关岭牛MyoD基因CDS区的克隆、序列分析及其真核表达载体构建

Cloning and sequence analysising of the CDS region of Guanling cattle MyoD gene and construction of its eukaryotic expression vector

[目的]通过关岭牛MyoD基因CDS区的克隆、序列分析及pcDNA3.1(+)-MyoD真核表达载体的构建,为后续研究MyoD基因的调控机制奠定基础。[方法]通过设计特异性引物克隆关岭牛MyoD基因的CDS区,并用DNAStar、Ex PASy等软件对该基因CDS区进行序列分析;同时利用双酶切的方法构建真核表达载体pcDNA3.1(+)-MyoD。[结果]关岭牛MyoD基因的CDS区全长957bp,编码318个氨基酸;其编码的蛋白属于亲水性蛋白,蛋白二级结构主要以α-螺旋及无规则卷曲为主,含有b HLH结构域,无明显的跨膜区域。同源性分析显示,关岭牛MyoD基因的CDS区序列与海福特牛和山羊的同源性最高,核苷酸同源性为98.96%和96.9%,氨基酸同源性为100%和89.3%。MyoD蛋白的氨基酸肽链长度由低等动物到高等动物有逐渐加长的趋势。[结论]成功克隆了关岭牛MyoD基因的CDS区,并构建了其真核表达载体pcDNA3.1(+)-MyoD,为进一步研究MyoD基因在成肌分化过程中的作用及其调控机制奠定基础。

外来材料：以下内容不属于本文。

## src/bbfe_pkg.sv

```systemverilog
package bbfe_pkg;

  // table geometry
  localparam int MAX_ENTRIES = 32;
  localparam int IDX_W       = $clog2(MAX_ENTRIES);
  localparam int CNT_W       = $clog2(MAX_ENTRIES + 1);
  localparam int SUM_W       = CNT_W + 1;

  // payload widths
  localparam int ID_W    = 32;
  localparam int DIM_W   = 16;
  localparam int COST_W  = 35;
  localparam int BYTES_W = 48;

  // configuration port
  localparam int PADDR_W = 4;
  localparam int PDATA_W = 64;
  localparam logic [BYTES_W-1:0] BUDGET_RST = BYTES_W'(268435456);

  // register index, taken from paddr above the 8-byte slot
  typedef enum logic [PADDR_W-4:0] {
    REG_BUDGET = 1'b0
  } reg_idx_e;

  typedef enum logic {
    ACT_ADMIT   = 1'b0,
    ACT_RELEASE = 1'b1
  } action_e;

  typedef enum logic [1:0] {
    KIND_EVICT   = 2'd0,
    KIND_ADMIT   = 2'd1,
    KIND_RELEASE = 2'd2
  } kind_e;

  // read address selection for the table memory
  typedef enum logic [1:0] {
    RD_HEAD      = 2'd0,
    RD_HEAD_NEXT = 2'd1,
    RD_IDX_NEXT  = 2'd2
  } rd_sel_e;

  typedef struct packed {
    logic [ID_W-1:0]   id;
    logic [COST_W-1:0] size;
  } entry_t;

  // commands from the sequencer to the datapath
  typedef struct packed {
    logic    cap_in;
    logic    cost_ld;
    logic    evict;
    logic    admit_out;
    logic    scan_next;
    logic    found;
    logic    shift_step;
    logic    shift_done;
    logic    rel_out;
    rd_sel_e rd_sel;
  } ctrl_cmd_t;

  // status from the datapath to the sequencer
  typedef struct packed {
    logic in_release;
    logic out_free;
    logic need_evict;
    logic scan_end;
    logic id_match;
  } dp_status_t;

  // physical slot of a logical offset from the oldest entry (ring wrap)
  function automatic logic [IDX_W-1:0] wrap_add(logic [IDX_W-1:0] base,
                                                logic [CNT_W-1:0] off);
    logic [SUM_W-1:0] s;
    s = SUM_W'(base) + SUM_W'(off);
    if (s >= SUM_W'(MAX_ENTRIES)) begin
      s = s - SUM_W'(MAX_ENTRIES);
    end
    return s[IDX_W-1:0];
  endfunction

endpackage

```

## src/byte_budget_fifo_eviction_top.sv

```systemverilog
// admit: the request is captured, its cost loaded, then the oldest entry is
//   evicted while over budget or full, one result each, before the admit result
// release: a search from the oldest entry, then compaction of the younger entries
//   (search then compaction share one pass over the table memory)
// one request in flight at a time; a stalled output holds the sequencer
// reset: table empty, byte total zero, budget 2^28; table memory not cleared
module byte_budget_fifo_eviction_top import bbfe_pkg::*; (
  input  logic               clk_i,
  input  logic               rst_ni,
  // request channel
  input  logic               in_valid_i,
  output logic               in_stall_o,
  input  logic               action_i,
  input  logic [ID_W-1:0]    entry_id_i,
  input  logic [DIM_W-1:0]   width_i,
  input  logic [DIM_W-1:0]   height_i,
  // result channel
  output logic               out_valid_o,
  input  logic               out_stall_i,
  output logic [1:0]         kind_o,
  output logic [ID_W-1:0]    result_id_o,
  output logic               accepted_o,
  output logic [BYTES_W-1:0] total_bytes_o,
  output logic               last_o,
  // configuration
  input  logic               psel,
  input  logic               penable,
  input  logic               pwrite,
  input  logic [PADDR_W-1:0] paddr,
  input  logic [PDATA_W-1:0] pwdata,
  output logic [PDATA_W-1:0] prdata,
  output logic               pready
);

  logic [BYTES_W-1:0] budget;
  ctrl_cmd_t          cmd;
  dp_status_t         st;

  bbfe_csr u_csr (
    .clk_i    (clk_i),
    .rst_ni   (rst_ni),
    .psel     (psel),
    .penable  (penable),
    .pwrite   (pwrite),
    .paddr    (paddr),
    .pwdata   (pwdata),
    .prdata   (prdata),
    .pready   (pready),
    .budget_o (budget)
  );

  bbfe_ctrl u_ctrl (
    .clk_i      (clk_i),
    .rst_ni     (rst_ni),
    .in_valid_i (in_valid_i),
    .in_stall_o (in_stall_o),
    .st_i       (st),
    .cmd_o      (cmd)
  );

  bbfe_dp u_dp (
    .clk_i         (clk_i),
    .rst_ni        (rst_ni),
    .action_i      (action_i),
    .entry_id_i    (entry_id_i),
    .width_i       (width_i),
    .height_i      (height_i),
    .budget_i      (budget),
    .cmd_i         (cmd),
    .st_o          (st),
    .out_valid_o   (out_valid_o),
    .out_stall_i   (out_stall_i),
    .kind_o        (kind_o),
    .result_id_o   (result_id_o),
    .accepted_o    (accepted_o),
    .total_bytes_o (total_bytes_o),
    .last_o        (last_o)
  );

endmodule

```

## src/bbfe_csr.sv

```systemverilog
module bbfe_csr import bbfe_pkg::*; (
  input  logic               clk_i,
  input  logic               rst_ni,
  input  logic               psel,
  input  logic               penable,
  input  logic               pwrite,
  input  logic [PADDR_W-1:0] paddr,
  input  logic [PDATA_W-1:0] pwdata,
  output logic [PDATA_W-1:0] prdata,
  output logic               pready,
  output logic [BYTES_W-1:0] budget_o
);

  logic [BYTES_W-1:0] budget_q, budget_d;
  reg_idx_e           reg_idx;
  logic               wr_en;

  assign pready  = 1'b1;
  assign reg_idx = reg_idx_e'(paddr[PADDR_W-1:3]);
  assign wr_en   = psel && penable && pwrite && pready;

  // budget register write
  always_comb begin
    budget_d = budget_q;
    if (wr_en && reg_idx == REG_BUDGET) begin
      budget_d = pwdata[BYTES_W-1:0];
    end
  end

  always_ff @(posedge clk_i or negedge rst_ni) begin
    if (!rst_ni) begin
      budget_q <= BUDGET_RST;
    end else begin
      budget_q <= budget_d;
    end
  end

  // read back
  always_comb begin
    case (reg_idx)
      REG_BUDGET: prdata = PDATA_W'(budget_q);
      default:    prdata = '0;
    endcase
  end

  assign budget_o = budget_q;

endmodule

```

## src/bbfe_dp.sv

```systemverilog
module bbfe_dp import bbfe_pkg::*; (
  input  logic               clk_i,
  input  logic               rst_ni,
  input  logic               action_i,
  input  logic [ID_W-1:0]    entry_id_i,
  input  logic [DIM_W-1:0]   width_i,
  input  logic [DIM_W-1:0]   height_i,
  input  logic [BYTES_W-1:0] budget_i,
  input  ctrl_cmd_t          cmd_i,
  output dp_status_t         st_o,
  output logic               out_valid_o,
  input  logic               out_stall_i,
  output logic [1:0]         kind_o,
  output logic [ID_W-1:0]    result_id_o,
  output logic               accepted_o,
  output logic [BYTES_W-1:0] total_bytes_o,
  output logic               last_o
);

  // captured request
  logic [ID_W-1:0]    id_q;
  logic [DIM_W-1:0]   w_q, h_q;
  logic [COST_W-1:0]  cost_q;

  // table state
  logic [IDX_W-1:0]   head_q, head_d;
  logic [CNT_W-1:0]   count_q, count_d;
  logic [BYTES_W-1:0] bytes_q, bytes_d;
  logic [CNT_W-1:0]   idx_q, idx_d;
  logic               found_q, found_d;

  // table memory
  entry_t             mem [MAX_ENTRIES];
  entry_t             rd_data_q, wr_data;
  logic [IDX_W-1:0]   rd_addr, wr_addr;
  logic               wr_en;

  // result register
  logic               out_valid_q, out_valid_d;
  kind_e              out_kind_q, out_kind_d;
  logic [ID_W-1:0]    out_id_q, out_id_d;
  logic               out_acc_q, out_acc_d;
  logic [BYTES_W-1:0] out_total_q;
  logic               out_last_q, out_last_d;

  logic [BYTES_W:0]   sum_ext;
  logic               over;
  logic               emit;
  logic [2*DIM_W-1:0] area;

  // budget and table-full check for the pending admit
  assign sum_ext = (BYTES_W+1)'(bytes_q) + (BYTES_W+1)'(cost_q);
  assign over    = (sum_ext > (BYTES_W+1)'(budget_i)) ||
                   (count_q >= CNT_W'(MAX_ENTRIES));
  assign area    = w_q * h_q;
  assign emit    = cmd_i.evict || cmd_i.admit_out || cmd_i.rel_out;

  // status
  assign st_o.in_release = (action_e'(action_i) == ACT_RELEASE);
  assign st_o.out_free   = !out_valid_q || !out_stall_i;
  assign st_o.need_evict = (count_q != '0) && over;
  assign st_o.scan_end   = (idx_q >= count_q);
  assign st_o.id_match   = (rd_data_q.id == id_q);

  // read address
  always_comb begin
    case (cmd_i.rd_sel)
      RD_HEAD:      rd_addr = head_q;
      RD_HEAD_NEXT: rd_addr = wrap_add(head_q, CNT_W'(1));
      RD_IDX_NEXT:  rd_addr = wrap_add(head_q, idx_q + CNT_W'(1));
      default:      rd_addr = head_q;
    endcase
  end

  // table bookkeeping and memory writes
  always_comb begin
    head_d     = head_q;
    count_d    = count_q;
    bytes_d    = bytes_q;
    idx_d      = idx_q;
    found_d    = found_q;
    wr_en      = 1'b0;
    wr_addr    = wrap_add(head_q, count_q);
    wr_data    = rd_data_q;
    out_kind_d = out_kind_q;
    out_id_d   = out_id_q;
    out_acc_d  = 1'b0;
    out_last_d = 1'b1;
    if (cmd_i.cap_in) begin
      idx_d   = '0;
      found_d = 1'b0;
    end
    // pop the oldest entry
    if (cmd_i.evict) begin
      head_d     = wrap_add(head_q, CNT_W'(1));
      count_d    = count_q - CNT_W'(1);
      bytes_d    = bytes_q - BYTES_W'(rd_data_q.size);
      out_kind_d = KIND_EVICT;
      out_id_d   = rd_data_q.id;
      out_last_d = 1'b0;
    end
    // admit outcome, push at the young end when it fits
    if (cmd_i.admit_out) begin
      out_kind_d = KIND_ADMIT;
      out_id_d   = id_q;
      out_acc_d  = !over;
      if (!over) begin
        wr_en        = 1'b1;
        wr_data.id   = id_q;
        wr_data.size = cost_q;
        count_d      = count_q + CNT_W'(1);
        bytes_d      = sum_ext[BYTES_W-1:0];
      end
    end
    // release search
    if (cmd_i.scan_next) begin
      idx_d = idx_q + CNT_W'(1);
    end
    if (cmd_i.found) begin
      idx_d   = idx_q + CNT_W'(1);
      found_d = 1'b1;
      bytes_d = bytes_q - BYTES_W'(rd_data_q.size);
    end
    // close the gap one slot per cycle
    if (cmd_i.shift_step) begin
      wr_en   = 1'b1;
      wr_addr = wrap_add(head_q, idx_q - CNT_W'(1));
      idx_d   = idx_q + CNT_W'(1);
    end
    if (cmd_i.shift_done) begin
      count_d = count_q - CNT_W'(1);
    end
    if (cmd_i.rel_out) begin
      out_kind_d = KIND_RELEASE;
      out_id_d   = id_q;
      out_acc_d  = found_q;
    end
  end

  // result valid
  always_comb begin
    if (emit) begin
      out_valid_d = 1'b1;
    end else if (out_stall_i) begin
      out_valid_d = out_valid_q;
    end else begin
      out_valid_d = 1'b0;
    end
  end

  // control registers
  always_ff @(posedge clk_i or negedge rst_ni) begin
    if (!rst_ni) begin
      head_q      <= '0;
      count_q     <= '0;
      bytes_q     <= '0;
      idx_q       <= '0;
      found_q     <= 1'b0;
      out_valid_q <= 1'b0;
    end else begin
      head_q      <= head_d;
      count_q     <= count_d;
      bytes_q     <= bytes_d;
      idx_q       <= idx_d;
      found_q     <= found_d;
      out_valid_q <= out_valid_d;
    end
  end

  // payload registers
  always_ff @(posedge clk_i) begin
    if (cmd_i.cap_in) begin
      id_q <= entry_id_i;
      w_q  <= width_i;
      h_q  <= height_i;
    end
    if (cmd_i.cost_ld) begin
      cost_q <= COST_W'({area, 2'b00});
    end
    if (emit) begin
      out_kind_q  <= out_kind_d;
      out_id_q    <= out_id_d;
      out_acc_q   <= out_acc_d;
      out_total_q <= bytes_d;
      out_last_q  <= out_last_d;
    end
  end

  // table memory, registered read
  always_ff @(posedge clk_i) begin
    if (wr_en) begin
      mem[wr_addr] <= wr_data;
    end
    rd_data_q <= mem[rd_addr];
  end

  assign out_valid_o   = out_valid_q;
  assign kind_o        = out_kind_q;
  assign result_id_o   = out_id_q;
  assign accepted_o    = out_acc_q;
  assign total_bytes_o = out_total_q;
  assign last_o        = out_last_q;

  // resident count stays within the table
  assert property (@(posedge clk_i) disable iff (!rst_ni)
    count_q <= CNT_W'(MAX_ENTRIES))
    else $error("resident count above table size");

  // a result is only loaded when the output register can take it
  assert property (@(posedge clk_i) disable iff (!rst_ni)
    emit |-> (!out_valid_q || !out_stall_i))
    else $error("result overwrites a pending result");

  // eviction only from a non-empty table
  assert property (@(posedge clk_i) disable iff (!rst_ni)
    cmd_i.evict |-> (count_q != '0))
    else $error("eviction from empty table");

  // end of compaction drops exactly one entry
  assert property (@(posedge clk_i) disable iff (!rst_ni)
    cmd_i.shift_done |=> (count_q == $past(count_q) - CNT_W'(1)))
    else $error("compaction did not remove one entry");

endmodule

```

## src/bbfe_ctrl.sv

```systemverilog
module bbfe_ctrl import bbfe_pkg::*; (
  input  logic       clk_i,
  input  logic       rst_ni,
  input  logic       in_valid_i,
  output logic       in_stall_o,
  input  dp_status_t st_i,
  output ctrl_cmd_t  cmd_o
);

  typedef enum logic [5:0] {
    S_IDLE    = 6'b000001,
    S_COST    = 6'b000010,
    S_CHECK   = 6'b000100,
    S_SEARCH  = 6'b001000,
    S_SHIFT   = 6'b010000,
    S_REL_OUT = 6'b100000
  } state_e;

  state_e state_q, state_d;

  assign in_stall_o = (state_q != S_IDLE);

  // sequencer
  always_comb begin
    state_d      = state_q;
    cmd_o        = '0;
    cmd_o.rd_sel = RD_HEAD;
    case (state_q)
      S_IDLE: begin
        if (in_valid_i) begin
          cmd_o.cap_in = 1'b1;
          state_d      = st_i.in_release ? S_SEARCH : S_COST;
        end
      end
      S_COST: begin
        cmd_o.cost_ld = 1'b1;
        state_d       = S_CHECK;
      end
      // evict oldest while over budget or full, then report the admit
      S_CHECK: begin
        if (st_i.out_free) begin
          if (st_i.need_evict) begin
            cmd_o.evict  = 1'b1;
            cmd_o.rd_sel = RD_HEAD_NEXT;
          end else begin
            cmd_o.admit_out = 1'b1;
            state_d         = S_IDLE;
          end
        end
      end
      // walk from the oldest entry looking for the id
      S_SEARCH: begin
        cmd_o.rd_sel = RD_IDX_NEXT;
        if (st_i.scan_end) begin
          state_d = S_REL_OUT;
        end else if (st_i.id_match) begin
          cmd_o.found = 1'b1;
          state_d     = S_SHIFT;
        end else begin
          cmd_o.scan_next = 1'b1;
        end
      end
      // move younger entries down over the removed slot
      S_SHIFT: begin
        cmd_o.rd_sel = RD_IDX_NEXT;
        if (st_i.scan_end) begin
          cmd_o.shift_done = 1'b1;
          state_d          = S_REL_OUT;
        end else begin
          cmd_o.shift_step = 1'b1;
        end
      end
      S_REL_OUT: begin
        if (st_i.out_free) begin
          cmd_o.rel_out = 1'b1;
          state_d       = S_IDLE;
        end
      end
      default: begin
        state_d = S_IDLE;
      end
    endcase
  end

  always_ff @(posedge clk_i or negedge rst_ni) begin
    if (!rst_ni) begin
      state_q <= S_IDLE;
    end else begin
      state_q <= state_d;
    end
  end

  // a request is only taken in idle
  assert property (@(posedge clk_i) disable iff (!rst_ni)
    (cmd_o.cap_in) |-> (state_q == S_IDLE && in_valid_i))
    else $error("request captured outside idle");

  // a cost load is followed by the budget check, where evictions and the admit outcome are issued
  assert property (@(posedge clk_i) disable iff (!rst_ni)
    (cmd_o.cost_ld) |=> (state_q == S_CHECK))
    else $error("cost load not followed by budget check");

  // state register stays one-hot
  assert property (@(posedge clk_i) disable iff (!rst_ni)
    $onehot(state_q))
    else $error("state register not one-hot");

endmodule
```

## config.mk

```make
export PLATFORM = sky130hd
export DESIGN_NAME = byte_budget_fifo_eviction_top
export DESIGN_NICKNAME = d
export VERILOG_FILES = /design/src/bbfe_pkg.sv /design/src/byte_budget_fifo_eviction_top.sv /design/src/bbfe_csr.sv /design/src/bbfe_dp.sv /design/src/bbfe_ctrl.sv
export SDC_FILE = /design/constraint.sdc
export NUM_CORES = 2
export LEC_CHECK = 0
export BUFFER_PORTS_ARGS = -buffer_cell sky130_fd_sc_hd__clkbuf_2
export CAP_MARGIN = 20
export CORE_UTILIZATION = 40
export DETAILED_ROUTE_END_ITERATION = 10
export GPL_ROUTABILITY_DRIVEN = 0
export PLACE_DENSITY = 0.63
export SLEW_MARGIN = 20
export SYNTH_ARGS = -nofsm -noshare
export SYNTH_HDL_FRONTEND = slang
export SYNTH_SLANG_ARGS = --single-unit
```

## constraint.sdc

```tcl
create_clock -name clk_i -period 10.59 [get_ports clk_i]
set_input_delay 1.059 -clock clk_i [delete_from_list [all_inputs] [get_ports clk_i]]
set_output_delay 1.059 -clock clk_i [all_outputs]
set_load 0.01 [all_outputs]
```

==> reports/results.ini <==
[floorplanning]
die_height_um = 525
pin_count = 291
initial_core_util_pct = 40.3
dieArea_um2 = 276000
core_area_um2 = 272000
fp.dieW_um = 525
std_cell_rows = 191

[yosys]
synth_edf_count = 2324
synth_flop_cell = edfxtp_1
yosysTopAreaCellShare_pct = 63.7
synthCells = 6748
synth.distinct_cells = 86
synth_warnings = 0
synth_area_leaders = edfxtp_1 64%, mux4_2 11%, fa_1 3.6%, nand2_1 3.5%, ha_1 2.8%
ys_ff_latch = 2512
async_flop_share_pct = 4.82
syn_area_um2 = 110000
synth_top_cell_by_area = edfxtp_1
synth.avg_cell_area_um2 = 16.2
seq_area_frac_synth_pct = 67.7

[sta]
timing.final.ws_setup_ns = 0.835
fin_skew_ns = 0.108
hold_violations = 0
drv_slew = 0
setup_viol = 0
setup_tns_ns = 0
fin_crit_sh_pct = 92.1
fin_hold_ws_ns = 0.285
worstMarginPinSlew_ns = 1.14
fin_crit_ns = 9.75
maxSlewHeadroom_pct = 24.2
rsz0062_at_grt = no
max_freq_mhz = 103

[worst_hold_path]
hold_class = primary input to register
min_from = entry_id_i[2]

[layout]
syn_to_final_growth_pct = 13.8
nFillCells = 23000
nets = 7675
drive_above_1_share_pct = 20.3

[critical_path]
crit_top_cell = o21ai_0
crit_path_max_incr_delay_ns = 0.74
critPathCaptureType = register
cp_max_fo = 16
crit_arrival_ns = 10.46
critical_path_class = register to register
reg2reg_from = u_dp.cost_q[2]
cpMaxStageDelayCell = nor4_1
crit_required_ns = 11.30
worstSetupStartpoint = u_dp.cost_q[2]
startpoint_type = register

[place]
dp_hpwl_um = 163000
dp_slack_ns = 0.936
io_buffer_count = 254

[clock_tree]
clock-sinks = 2512
clkLatencyLatePin_ns = 0.94
cts_resized = 0
path_clk_slew_ns = 0.07
ctsHoldBuffers = 0
numCtsBuffers = 245
cts_tree = yes
root_buffer = clkbuf_16
cts_max_path_buffers = 4
ctsHtreeMaxLevel = 4
cts_setup_buffers = 0

[global_routing]
antenna_found_initial = 3
track_usage_pct = 20.0
grt_pass1_vias = 62200
grt_max_degree = 135
grt_pass1_wl_um = 412000
grt_overflow_total = 0

[drt]
routedWlPerCell_um = 25.7
dr.pass1.iters = 5
via_per_inst = 5.63
first_iter_violations = 6909
drt_wl_total_um = 280000
drc = 0
ant_nets = 0
route.vias.total = 61200

[status]
status = completed

[flow_run]
max_cap_viol_count = 0

-- logic make-up after synthesis --
family / count (synthesis) / share of synthesized area (%)
buffers and inverters: 686 / 2.48
and+or+nand+nor: 1641 / 6.47
DFF: 2512 / 67.7
xor gates and xnor gates: 164 / 1.31
other: 2 / 0.00685
AOI/OAI and AO/OA: 683 / 3.82
adders and majority gates: 439 / 6.37
muxes: 621 / 11.9
-- Yosys cell counts (all sizes together), types with 4 or more instances --
library cell     n
nor2b           22
a31oi           11
and3            18
or3b             5
fa             198
xor2            79
and2           101
dfrtp          119
a211oi          15
o21a            21
mux2            83
or3              9
o211ai          82
nand2b          18
dfxtp           67
buf            120
a21boi           4
o22ai           36
xnor2           85
nand3          179
clkbuf         220
o221ai           7
nand2         1031
inv            345
a221o            4
o21ai          240
nor2           163
a22oi            4
a21oi          160
edfxtp        2324
nor4            17
nand3b           4
a221oi           4
nor3            30
and4             4
o41ai            4
or2             10
a21o            44
mux4           536
o31ai            7
nand4           20
or4              4
o21bai          13
ha             241
-- cell type report --
type | instances | area [µm²] | area share, %
sequential | 2512 | 74200 | 59.5
antenna | 2 | 5.00 | 0.00401
clock buffer | 335 | 6780 | 5.44
inverter | 346 | 1300 | 1.04
multi-input combinational | 3565 | 33400 | 26.8
tap | 3570 | 4470 | 3.58
clock inverter | 115 | 1140 | 0.917
timing repair buffer | 426 | 3400 | 2.73
-- cell usage in the layout, fill, tap and decap left out, types with 20 or more instances in the layout --
master     instances
nor2_4            34
and2_1           101
dfxtp_1           67
o21ai_0          199
clkbuf_8          27
inv_1            343
edfxtp_1        2324
clkbuf_16        247
dfrtp_1          119
nor2_1           127
nand2_1         1030
o21ai_4           24
nand3_1          179
xor2_1            79
ha_1             241
clkinv_1          28
xnor2_1           85
o21a_1            21
nand4_1           20
a21o_1            43
nor3_1            28
clkinv_2          44
clkbuf_2         253
o22ai_1           35
nor2b_1           22
buf_4            105
fa_1             198
mux2_1            30
buf_12            64
a21oi_1          157
clkbuf_1          61
o211ai_1          81
mux4_2           536
mux2_2            53
-- critical path, delay by kind of cell, from the launching register on --
| family | cells | cell delay (ns) |
|---|---|---|
| flip-flops | 1 | 0.44 |
| adder cells (fa/ha/maj) | 4 | 1.50 |
| XOR/XNOR | 1 | 0.14 |
| AO/OA/AOI/OAI | 17 | 4.99 |
| multiplexers | 1 | 0.52 |
| buffers and inverters | 2 | 0.46 |
| AND/OR/NAND/NOR | 6 | 1.49 |
-- path summary, 6_finish.rpt --
kind | slack (ns) | cells past startpoint | end
worst max-delay path | 0.84 | 31 | u_dp.rd_data_q[62]
worst min-delay path | 0.29 | 1 | u_dp.id_q[2]
worst max register to register | 0.84 | 31 | u_dp.rd_data_q[62]
worst min register to register | 0.50 | 1 | u_csr.budget_o[3]
max in group asynchronous | 8.92 | 2 | u_dp.idx_q[3]
min in group asynchronous | 0.32 | 1 | u_csr.budget_o[2]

[Objective] To clone the CDS region of Guanling cattle MyoD gene and analysis its sequence and construct its eukaryotic expression vector,which maked preparations for follow-up study the regulation mechanism of Guanling cattle MyoD gene. [Methods]The primers were designed to amplify the CDS region of Guanling cattle MyoD gene. DNAStar and Ex PASy softwares are used to analyse the sequenceing of Guanling cattle MyoD gene. At the same time,the Guanling cattle MyoD gene was inserted in plasmid vector pcDNA3. 1（＋）after double enzymed to construct eukaryotic expression vector pcDNA3. 1（＋）-MyoD. [Results]The results indicated that the total length of CDS region of Guanling cattle MyoD gene is 957 bp,which encoded 318 amino acids. The formula weight of Guanling cattle MyoD protein is about 34. 22 k Da,and its theory isoelectric point is 5. 67. It is a hydrophilic protein. Its secondary structure mainly consists of α-helix and random curl,contain basic helix-loop-helix structure domain. There is no obvious transmembrane domain in its amino acid sequence. Homology analysis showed that it has the highest homology with Hereford and goat,nucleic acid sequence with Hereford and goat homology,are 98. 96% and 96. 9%,respectively,the amino acid homology are 100% and 89. 3%. The result indicated that the amino acid peptides length of MyoD protein is a tendency of gradually increasing from lower to higher animals. [Conlusion]This experiment cloned the CDS area of Guanling cattle MyoD gene and constructed its eukaryotic expression vector pcDNA3. 1（＋） – MyoD successfully,which lay a experiment foundation for further research on the mechanism of regulation and the effect of MyoD protein in myogenic differentiation process.